Originally published in the Winter 2020 edition of the Virginia Defender, issue 61, printed February 17. Reproduced here in for accessibility and archival purposes. To find other stories in the Winter 2020 issue or to download the full PDF, see this post. For the full web catalog, see our Full Issues page.
Virginia senators Tim Kaine and Mark Warner, both Democrats, have joined forces with Republicans to advance sweeping budget legislation that could trigger trillions of dollars in cuts to Medicare, Medicaid food stamps and other social programs – and potentially hobble the agenda of the next president.
The Bipartisan Congressional Budget Reform Act (S.2765), authored by Sens. Sheldon Whitehouse (D-R.I.) and Mike Enzi (R-Wyo.), passed out of the Senate Budget Committee on Nov. 6. The legislation is co-sponsored by five members of the Senate Democratic caucus: Whitehouse, Kaine, Warner, Chris Coons (Del.) and Angus King (I-Maine).
Sen. Bernie Sanders (I-Vt.), the ranking member of the Senate Budget Committee and a 2020 Democratic presidential candidate, issued a statement opposing the legislation.
“This new proposed process comes less than two years after Republicans on this Committee showed no hesitation in adding $2 trillion to the deficit in order to pass the Trump tax cuts for the wealthiest families and the most profitable corporations in America,” said Sanders.

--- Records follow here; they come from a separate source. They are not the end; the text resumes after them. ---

--- config.mk ---
export PLATFORM = sky130hd
export DESIGN_NAME = power_mode_ctrl
export DESIGN_NICKNAME = d
export VERILOG_FILES = /design/src/rtl/power_mode_ctrl_pkg.sv /design/src/rtl/power_domain_fsm.sv /design/src/rtl/power_mode_ctrl.sv
export SDC_FILE = /design/constraint.sdc
export NUM_CORES = 1
export LEC_CHECK = 0
export ABC_AREA = 1
export BUFFER_PORTS_ARGS = -buffer_cell sky130_fd_sc_hd__buf_2
export CAP_MARGIN = 5
export CORE_ASPECT_RATIO = 0.75
export CORE_UTILIZATION = 28
export CTS_CLUSTER_SIZE = 20
export DETAILED_ROUTE_END_ITERATION = 12
export GPL_TIMING_DRIVEN = 0
export HOLD_SLACK_MARGIN = 0.05
export PLACE_DENSITY_LB_ADDON = 0.25
export SETUP_SLACK_MARGIN = 0.2
export SYNTH_ARGS = -nofsm -noshare
export SYNTH_HDL_FRONTEND = slang
export SYNTH_SLANG_ARGS = --single-unit
--- constraint.sdc ---
create_clock -name clk -period 1.3 [get_ports clk]
set_input_delay 0 -clock clk [delete_from_list [all_inputs] [get_ports clk]]
set_output_delay 0 -clock clk [all_outputs]
set_load 0.01 [all_outputs]
--- src/rtl/power_mode_ctrl_pkg.sv ---
// Shared encodings for the multi-domain power-mode controller.
package power_pkg;

  localparam logic [1:0] MODE_ACTIVE = 2'b00;
  localparam logic [1:0] MODE_IDLE   = 2'b01;
  localparam logic [1:0] MODE_SLEEP  = 2'b10;
  localparam logic [1:0] MODE_DEEP   = 2'b11;

  typedef enum logic [2:0] {
    ST_ACTIVE = 3'd0,
    ST_IDLE   = 3'd1,
    ST_SLEEP  = 3'd2,
    ST_DEEP   = 3'd3,
    ST_WAKE   = 3'd4
  } state_t;

  function automatic int unsigned max3(input int unsigned a, input int unsigned b,
                                       input int unsigned c);
    int unsigned m;
    m = (a > b) ? a : b;
    return (m > c) ? m : c;
  endfunction

endpackage

--- src/rtl/power_domain_fsm.sv ---
// One power domain: state machine, shared cycle counter and registered
// clock-gate / power-switch / mode outputs.
module power_domain_fsm
  import power_pkg::*;
#(
  parameter int unsigned IDLE_CYC = 16,
  parameter int unsigned DEEP_CYC = 64,
  parameter int unsigned WAKE_TO  = 32
) (
  input  logic       clk,
  input  logic       rst_n,
  input  logic       act,
  input  logic       sleep_req,
  input  logic       pwr_ack,
  output logic [1:0] power_mode,
  output logic       clk_en,
  output logic       pwr_on,
  output logic       wake_err,
  output logic       asleep
);

  localparam int unsigned CNT_W = $clog2(max3(IDLE_CYC, DEEP_CYC, WAKE_TO) + 1);
  localparam bit          DEEP_EN = (DEEP_CYC > 0);
  localparam logic [CNT_W-1:0] IDLE_LAST = CNT_W'(IDLE_CYC - 1);
  localparam logic [CNT_W-1:0] DEEP_LAST = CNT_W'((DEEP_CYC > 0) ? DEEP_CYC - 1 : 0);
  localparam logic [CNT_W-1:0] WAKE_LAST = CNT_W'(WAKE_TO - 1);

  state_t           state, state_nx;
  logic [CNT_W-1:0] cnt, cnt_nx;
  logic             err_nx;
  logic [1:0]       mode_d;
  logic             clk_en_d, pwr_on_d;

  always_ff @(posedge clk or negedge rst_n) begin
    if (!rst_n) begin
      state <= ST_ACTIVE;
      cnt   <= '0;
    end else begin
      state <= state_nx;
      cnt   <= cnt_nx;
    end
  end

  // Every transition also clears the counter, so each branch that moves
  // state writes cnt_nx = '0 explicitly.
  always_comb begin
    state_nx = state;
    cnt_nx   = cnt;
    err_nx   = 1'b0;
    case (state)
      ST_ACTIVE: begin
        if (act) begin
          cnt_nx = '0;
        end else if (cnt == IDLE_LAST) begin
          state_nx = ST_IDLE;
          cnt_nx   = '0;
        end else begin
          cnt_nx = cnt + CNT_W'(1);
        end
      end
      ST_IDLE: begin
        cnt_nx = '0;
        if (act)            state_nx = ST_ACTIVE;
        else if (sleep_req) state_nx = ST_SLEEP;
      end
      ST_SLEEP: begin
        if (act) begin
          state_nx = ST_ACTIVE;
          cnt_nx   = '0;
        end else if (DEEP_EN && (cnt == DEEP_LAST)) begin
          state_nx = ST_DEEP;
          cnt_nx   = '0;
        end else begin
          cnt_nx = cnt + CNT_W'(1);
        end
      end
      ST_DEEP: begin
        cnt_nx = '0;
        if (act) state_nx = ST_WAKE;
      end
      ST_WAKE: begin
        if (pwr_ack) begin
          state_nx = ST_ACTIVE;
          cnt_nx   = '0;
        end else if (cnt == WAKE_LAST) begin
          state_nx = ST_DEEP;
          cnt_nx   = '0;
          err_nx   = 1'b1;
        end else begin
          cnt_nx = cnt + CNT_W'(1);
        end
      end
      default: begin
        state_nx = ST_ACTIVE;
        cnt_nx   = '0;
      end
    endcase
  end

  always_comb begin
    mode_d   = MODE_ACTIVE;
    clk_en_d = 1'b1;
    pwr_on_d = 1'b1;
    case (state)
      ST_IDLE:  mode_d = MODE_IDLE;
      ST_SLEEP: begin mode_d = MODE_SLEEP; clk_en_d = 1'b0; end
      ST_DEEP:  begin mode_d = MODE_DEEP;  clk_en_d = 1'b0; pwr_on_d = 1'b0; end
      ST_WAKE:  begin mode_d = MODE_DEEP;  clk_en_d = 1'b0; end
      default:  ;
    endcase
  end

  always_ff @(posedge clk or negedge rst_n) begin
    if (!rst_n) begin
      power_mode <= MODE_ACTIVE;
      clk_en     <= 1'b1;
      pwr_on     <= 1'b1;
      wake_err   <= 1'b0;
    end else begin
      power_mode <= mode_d;
      clk_en     <= clk_en_d;
      pwr_on     <= pwr_on_d;
      wake_err   <= err_nx;
    end
  end

  assign asleep = (state == ST_SLEEP) || (state == ST_DEEP);

endmodule

--- src/rtl/power_mode_ctrl.sv ---
// Multi-domain power-mode controller: N_DOM independent domain FSMs plus
// a registered all-domains-asleep flag.
module power_mode_ctrl
  import power_pkg::*;
#(
  parameter int unsigned N_DOM    = 4,
  parameter int unsigned IDLE_CYC = 16,
  parameter int unsigned DEEP_CYC = 64,
  parameter int unsigned WAKE_TO  = 32
) (
  input  logic                 clk,
  input  logic                 rst_n,
  input  logic [N_DOM-1:0]     activity,
  input  logic [N_DOM-1:0]     sleep_req,
  input  logic                 force_active,
  input  logic [N_DOM-1:0]     pwr_ack,
  output logic [2*N_DOM-1:0]   power_mode,
  output logic [N_DOM-1:0]     clk_en,
  output logic [N_DOM-1:0]     pwr_on,
  output logic [N_DOM-1:0]     wake_err,
  output logic                 all_asleep
);

  logic [N_DOM-1:0] asleep;

  for (genvar d = 0; d < N_DOM; d++) begin : g_dom
    power_domain_fsm #(
      .IDLE_CYC (IDLE_CYC),
      .DEEP_CYC (DEEP_CYC),
      .WAKE_TO  (WAKE_TO)
    ) u_fsm (
      .clk        (clk),
      .rst_n      (rst_n),
      .act        (activity[d] | force_active),
      .sleep_req  (sleep_req[d]),
      .pwr_ack    (pwr_ack[d]),
      .power_mode (power_mode[2*d+1:2*d]),
      .clk_en     (clk_en[d]),
      .pwr_on     (pwr_on[d]),
      .wake_err   (wake_err[d]),
      .asleep     (asleep[d])
    );
  end

  always_ff @(posedge clk or negedge rst_n) begin
    if (!rst_n) all_asleep <= 1'b0;
    else        all_asleep <= &asleep;
  end

endmodule

### Word level (Yosys, flattened, before mapping)

Index checks and enable logic that the tools add are counted.

* input bits: 15
* register bits after elaboration: 61

* bitwise logic cells: 4
* add/subtract/negate cells: 4
* reduce and logical (&&, ||, !) cells: 21
* equality and inequality tests: 52
* mux-type cells: 92

Operators by type and width (count)
* $mux W7: 24
* $mux W3: 36
* $pmux W7 S3: 4
* $pmux W3 S5: 4
* $add A7 B1 Y7 const B: 4
* $eq A7 B4 Y1 const B: 4
* $eq A7 B5 Y1 const B: 4
* $eq A7 B6 Y1 const B: 4
* $eq A3 B2 Y1 const B: 8
* $ne A3 B2 Y1 const B: 8
* $pmux W2 S3: 4
* $reduce_and A6 Y1: 4
* $mux W1: 20
* $ne A2 B1 Y1 const B: 8
* $eq A3 B1 Y1 const B: 4
* $eq A3 B3 Y1 const B: 4
* $logic_not A3 Y1: 4
* $ne A3 B1 Y1 const B: 4
* $reduce_or A3 Y1: 4
* $ne A2 B2 Y1 const B: 4
* $reduce_or A2 Y1: 4
* $logic_or A1 B1 Y1: 4
* $or A1 B1 Y1: 4
* $reduce_and A4 Y1: 1

### Longest topological paths before layout

* word-level depth: 4
* depth in mapped cells: 10
* mapped depth without buffers: 10

### Cells and area by module

A second synthesis with hierarchy kept.

* cells, all modules: 423
* area total of the unflattened synthesis: 3487.1 um^2

Modules (own cells, without submodules)
* power_domain_fsm (g_dom[1].u_fsm ...): seq. area each 377.9 um^2, area each 842.1 um^2, instances 2, cells an instance 104
* power_domain_fsm (g_dom[0].u_fsm): seq. area each 377.9 um^2, area each 885.8 um^2, instances 1, cells an instance 106
* power_domain_fsm (g_dom[3].u_fsm): seq. area each 377.9 um^2, area each 855.8 um^2, instances 1, cells an instance 101
* power_mode_ctrl: seq. area each 25.0 um^2, area each 61.3 um^2, instances 1, cells an instance 8

### Worst setup path after synthesis

OpenSTA, ideal clock, no wires.

* kind: flip-flop to flip-flop
* start point: reg g_dom[0].u_fsm.cnt[0]
* end point: reg g_dom[0].u_fsm.cnt[5]
* path buffers: 0
* setup time: 113 ps
* arrival time: 1263 ps
* path slack: -76 ps
* required time: 1187 ps
* clock period less this slack: 1376 ps
* stages on the path, launching flop included: 11
* path through: dfrtp_1 ha_1 nand2_1 nor2_1 nand2_1 nand2_2 nand2_2 inv_4 nand2_4 nand2_1 inv_1

* word-level cells in the longest chain between the ends: 4

RTL lines
* from (decl): RTL line power_domain_fsm.sv:29 `logic [CNT_W-1:0] cnt, cnt_nx;`
* from (signal assigned): RTL line power_domain_fsm.sv:40 `cnt <= cnt_nx;`
* $add A7 B1 Y7 (tied with other cells): RTL line power_domain_fsm.sv:58, power_domain_fsm.sv:74, power_domain_fsm.sv:90
* $mux W7 (on tied branches): RTL line power_domain_fsm.sv:85, power_domain_fsm.sv:54, power_domain_fsm.sv:70
* $mux W7 (on tied branches): RTL line power_domain_fsm.sv:82, power_domain_fsm.sv:52, power_domain_fsm.sv:67
* $pmux W7 S3 *: RTL line power_domain_fsm.sv:50 `case (state)`
* via g_dom[0].u_fsm.cnt_nx[5]: RTL line power_domain_fsm.sv:29

Mark *: on every way through the listed nets, which the timed path passes. The rest lies on a longest branch.
A chain may end at the register's enable or synchronous reset.

### Final worst setup path

* start point: reg g_dom[2].u_fsm.cnt[0]
* end point: reg g_dom[2].u_fsm.cnt[1]

* word-level cells in the longest chain between the ends: 4

RTL lines (RTL line)
* from (decl): power_domain_fsm.sv:29
* from (signal assigned): power_domain_fsm.sv:40
* $add A7 B1 Y7 (tied with other cells): power_domain_fsm.sv:58, power_domain_fsm.sv:74, power_domain_fsm.sv:90
* $mux W7 (on tied branches): power_domain_fsm.sv:85, power_domain_fsm.sv:54, power_domain_fsm.sv:70
* $mux W7 (on tied branches): power_domain_fsm.sv:82, power_domain_fsm.sv:52, power_domain_fsm.sv:67
* $pmux W7 S3 *: power_domain_fsm.sv:50
* via g_dom[2].u_fsm.cnt_nx[1]: power_domain_fsm.sv:29

Marked as above.

==> flow_summary.ini <==
[global_route]
grt_pass1_wl_um = 12800
overflow = 0
first_global_vias = 2764
met1_usage_pct = 16.6
met3_usage_pct = 4.11
grt_max_degree = 62
globalRouteMet2Util_pct = 23.1
antenna_found_initial = 0
grt.total_usage_pct = 13.8
busiest_layer = met2

[sta]
whs_ns = 0.0661
slew_viol_final = 0
clock.fmax_ghz = 0.709
fin_setup_tns_ns = -1.16
setup_viol = 24
setup_slack_ns = -0.110
rsz0062_at_grt = yes
finalHoldViolCount = 0
relSlewSlack_pct = 47.6
worstMarginPinSlew_ns = 0.785
clock_skew_ns = 0.00631
timing.final.crit_share_pct = 108
fin_crit_ns = 1.41

[die]
die_x_um = 127
fp.dieArea_um2 = 12200
io_pins = 36
initial_core_util_pct = 29.4
chipHeight_um = 95.8
rows = 33
coreArea_um2 = 11200

[critical_path]
critical_path.max_fanout = 5
worstPathCellList = ha_4 -> nand3_4 -> nor2_4 -> nor2_4 -> nor2_4 -> nand2_2 -> inv_2 -> nor2_1
reg2reg_from = g_dom[2].u_fsm.cnt[0]$_DFF_PN0_
rrSetupSlack_ns = -0.11
path_class = flip-flop to flip-flop
critPathMaxStageDelay_ns = 0.40
crit_top_cell = nor2_4
crit_slowest_cell = dfrtp_1
reg2reg_to = g_dom[2].u_fsm.cnt[1]$_DFF_PN0_
end_kind = flip-flop
crit_required_ns = 1.52
critPathArrivalTime_ns = 1.63
rr_worst_depth = 8
path_delay_family = simple AND/OR/NAND/NOR gates
startpoint_type = flip-flop
path_buf_inv = 1

[clocking]
htreeDepth = 3
clock_path_buffers = 2
cts-root-buf = clkbuf_16
clk_latency_ns = 0.33
cts_tree = yes
clk_pin_slew_ns = 0.06
cts.sinks = 61
cts_made_buffers = 9

[logic_synthesis]
ys_types = 35
avgSynthCellArea_um2 = 7.79
yosys.area.top_type_share_pct = 40.4
yosysSeqAreaShare_pct = 46.7
ys_seq_elements = 61
syn_area_um2 = 3290
yosysWarnings = 0
yosys.area.top_type = dfrtp_1
syn_nets = 441
yosys-top-cells-area = dfrtp_1 (40%), nand2_1 (9.7%), inv_1 (8.9%), dfstp_2 (6.4%), nand3_1 (6.4%)
syn_inst = 422

[status]
failed_checks = setup timing
outcome = finished with violations

[layout]
post-route-util_pct = 46.3
diodes = 0
regArea_um2 = 1540
areaGrowthSynthToFinish_pct = 57.6
layout.nets = 554
multi_input_area_um2 = 1960
drive_gt1_share_pct = 53.1
n_fill_cell = 1017

[detailed_routing]
first_iter_violations = 131
vias = 3014
wl_per_cell_um = 11.7
viasPerCell = 4.32
drcViolationCount = 0
drt-total-wl_um = 8160
ant_nets = 0
first_pass_iters = 4

[placement]
io_buffers = 35
gp_congestion = 0.835
dp_slack_ns = -0.190
dp_hpwl_um = 5100

[power_and_ir_drop]
power.density_nw_per_um2 = 1100
vdd_drop_max_mv = 0.667
p_leak_nw = 2.53
p_total_mw = 5.71

[hold_path]
worstHoldPathType = input pin to flip-flop
hold_depth = 5
worstHoldStart = pwr_ack[3]
holdPathEnd = g_dom[3].u_fsm.wake_err$_DFF_PN0_

[run]
drv_cap = 0
synth_stat cells:
library cell	count
a21boi_1	3
a21oi_1	14
a21oi_2	3
a22oi_1	1
a31o_2	2
a31oi_1	1
and3_1	4
buf_4	12
clkinv_1	1
dfrtp_1	53
dfstp_2	8
ha_1	4
inv_1	78
inv_2	6
inv_4	1
nand2_1	85
nand2_2	4
nand2_4	1
nand3_1	42
nand3_2	3
nand3b_1	2
nand4_1	2
nor2_1	46
nor2_2	7
nor2_4	6
nor3_1	6
nor3_2	1
nor3b_1	1
nor4_1	1
o21a_1	1
o21ai_0	13
o21bai_1	1
or2_2	4
xnor2_1	1
xor2_1	4
cells by family after synthesis:
logic type,Yosys count,share of synthesized area (%)
AO/OA/AOI/OAI,39,7.00
XOR/XNOR,5,1.33
adder cells (fa/ha/maj),4,1.52
buffers and inverters,98,12.6
flip-flops,61,46.7
AND/OR/NAND/NOR,215,30.8
where the power goes:
group          internal, mW  leakage, nW  total (mW)  switching (mW)
Sequential             2.02        0.813        2.10          0.0779
Clock                  1.49        0.150        2.38           0.888
Combinational         0.565         1.57        1.23           0.666
placed cells by master, fill, tap and decap left out, types with 5 or more instances in the layout:
master / Yosys / final
inv_1: 78 / 61
buf_4: 12 / 59
nand2_1: 85 / 55
dfrtp_1: 53 / 50
buf_2: 0 / 33
nor2_4: 6 / 27
nand2_2: 4 / 22
nor2_1: 46 / 22
nand3_1: 42 / 22
inv_2: 6 / 20
nand3_2: 3 / 17
buf_6: 0 / 16
nand2_4: 1 / 12
nor2_2: 7 / 10
clkbuf_16: 0 / 9
o21ai_0: 13 / 8
a21oi_2: 3 / 8
dfstp_2: 8 / 8
nand3_4: 0 / 7
nor3_2: 1 / 5
a21oi_1: 14 / 5
dlygate4sd3_1: 0 / 5
worst max path at each step:
stage                                          startpoint                              end  cells after the start
after CTS                 g_dom[0].u_fsm.cnt[1]$_DFF_PN0_  g_dom[0].u_fsm.cnt[4]$_DFF_PN0_                      9
after global placement    g_dom[0].u_fsm.cnt[0]$_DFF_PN0_  g_dom[0].u_fsm.cnt[5]$_DFF_PN0_                     10
after global routing      g_dom[2].u_fsm.cnt[0]$_DFF_PN0_  g_dom[2].u_fsm.cnt[1]$_DFF_PN0_                      8
after floorplan           g_dom[0].u_fsm.cnt[0]$_DFF_PN0_  g_dom[0].u_fsm.cnt[5]$_DFF_PN0_                     10
final                     g_dom[2].u_fsm.cnt[0]$_DFF_PN0_  g_dom[2].u_fsm.cnt[1]$_DFF_PN0_                      8
after detailed placement  g_dom[0].u_fsm.cnt[0]$_DFF_PN0_  g_dom[0].u_fsm.cnt[3]$_DFF_PN0_                     10
worst register-to-register path: cells and delay by family (launching register included):
family / cells / cell delay [ns]
adder cells (fa/ha/maj): 1 / 0.17
AND/OR/NAND/NOR: 6 / 0.67
flip-flops: 1 / 0.40
buffers and inverters: 1 / 0.06
area by class of cell:
class / count / share of cell area, %
plain buffers: 12 / 1.74
clock buffers: 9 / 4.35
clock inverters: 7 / 1.45
inverters: 86 / 6.67
multi-input cells: 264 / 37.8
flip-flops and latches: 61 / 29.7
well taps: 157 / 3.79
repair buffers: 101 / 14.4
metrics by stage:
stage          cells  instance area, µm²
2_1_floorplan    422                3440
3_3_place_gp     614                3810
5_1_grt          697                5180
3_5_place_dp     614                3810
6_report         697                5180
4_1_cts          675                4700
layer usage:
layer	up-vias	wire (µm)	part of all wire (%)
met5	-	0	0
met4	0	109	1.3
met3	10	335	4.1
met2	55	4060	50
met1	1412	3650	45
li1	1537	-	-
registers in the layout (all words and copies together) (netlist names):
register and flops:
all_asleep 1, g_dom.u_fsm.clk_en 4, g_dom.u_fsm.cnt 28, g_dom.u_fsm.power_mode 8, g_dom.u_fsm.pwr_on 4, g_dom.u_fsm.state 12
g_dom.u_fsm.wake_err 4
what timing repair did:
action / CTS / global route
endpoints found under the hold margin: 61 / 0
gates cloned: 1 / 0
setup endpoints to repair: 44 / 49
setup buffers: 39 / 22
resized for setup: 63 / 90
hold buffers: 5 / 0
pin swaps: 25 / 41
Power figures use the tool's default switching activity.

Title IV of S.2765 “would create an automatic process to slash potentially trillions of dollars from programs like Medicare, Medicaid, food stamps, and Obamacare subsidies,” according to David Dayen of The American Prospect, a liberal quarterly magazine and online daily based in Washington, D.C.
According to the bill, a budget resolution would pass in the first year of a new Congress. The next year, on Feb. 15, the Congressional Budget Office would compare the debt/GDP ratio projected in the budget resolution to a new projection that incorporates the evidence of the past year. If the new projection exceeds the budget resolution’s, that would trigger a special, automatic “reconciliation” process to effectively wipe out that gap.
For the most part, cuts would have to come out of mandatory programs, like health spending and nutrition assistance for the poor. (Social Security is protected from reconciliation and could not be cut.)
The vote to advance S.2765 out of the Senate Budget Committee came after House Speaker Nancy Pelosi (D-Calif.) said Democrats must commit to so-called “pay-go” rules, which require all new spending to be offset with budget cuts or tax increases.
Progressives have warned that adherence to conservative pay-go rules would completely undermine any possibility of Medicare for All, a Green New Deal and other ambitious goals.
“Any left-wing president will have to deal with the Pelosi problem: the existence of powerful Democrats who are too wedded to big money to accept an ambitious program,” The Nation’s Jeet Heer wrote.
Editor’s note: Information in this story comes from an article published by Common Dreams, as well as our own independent research.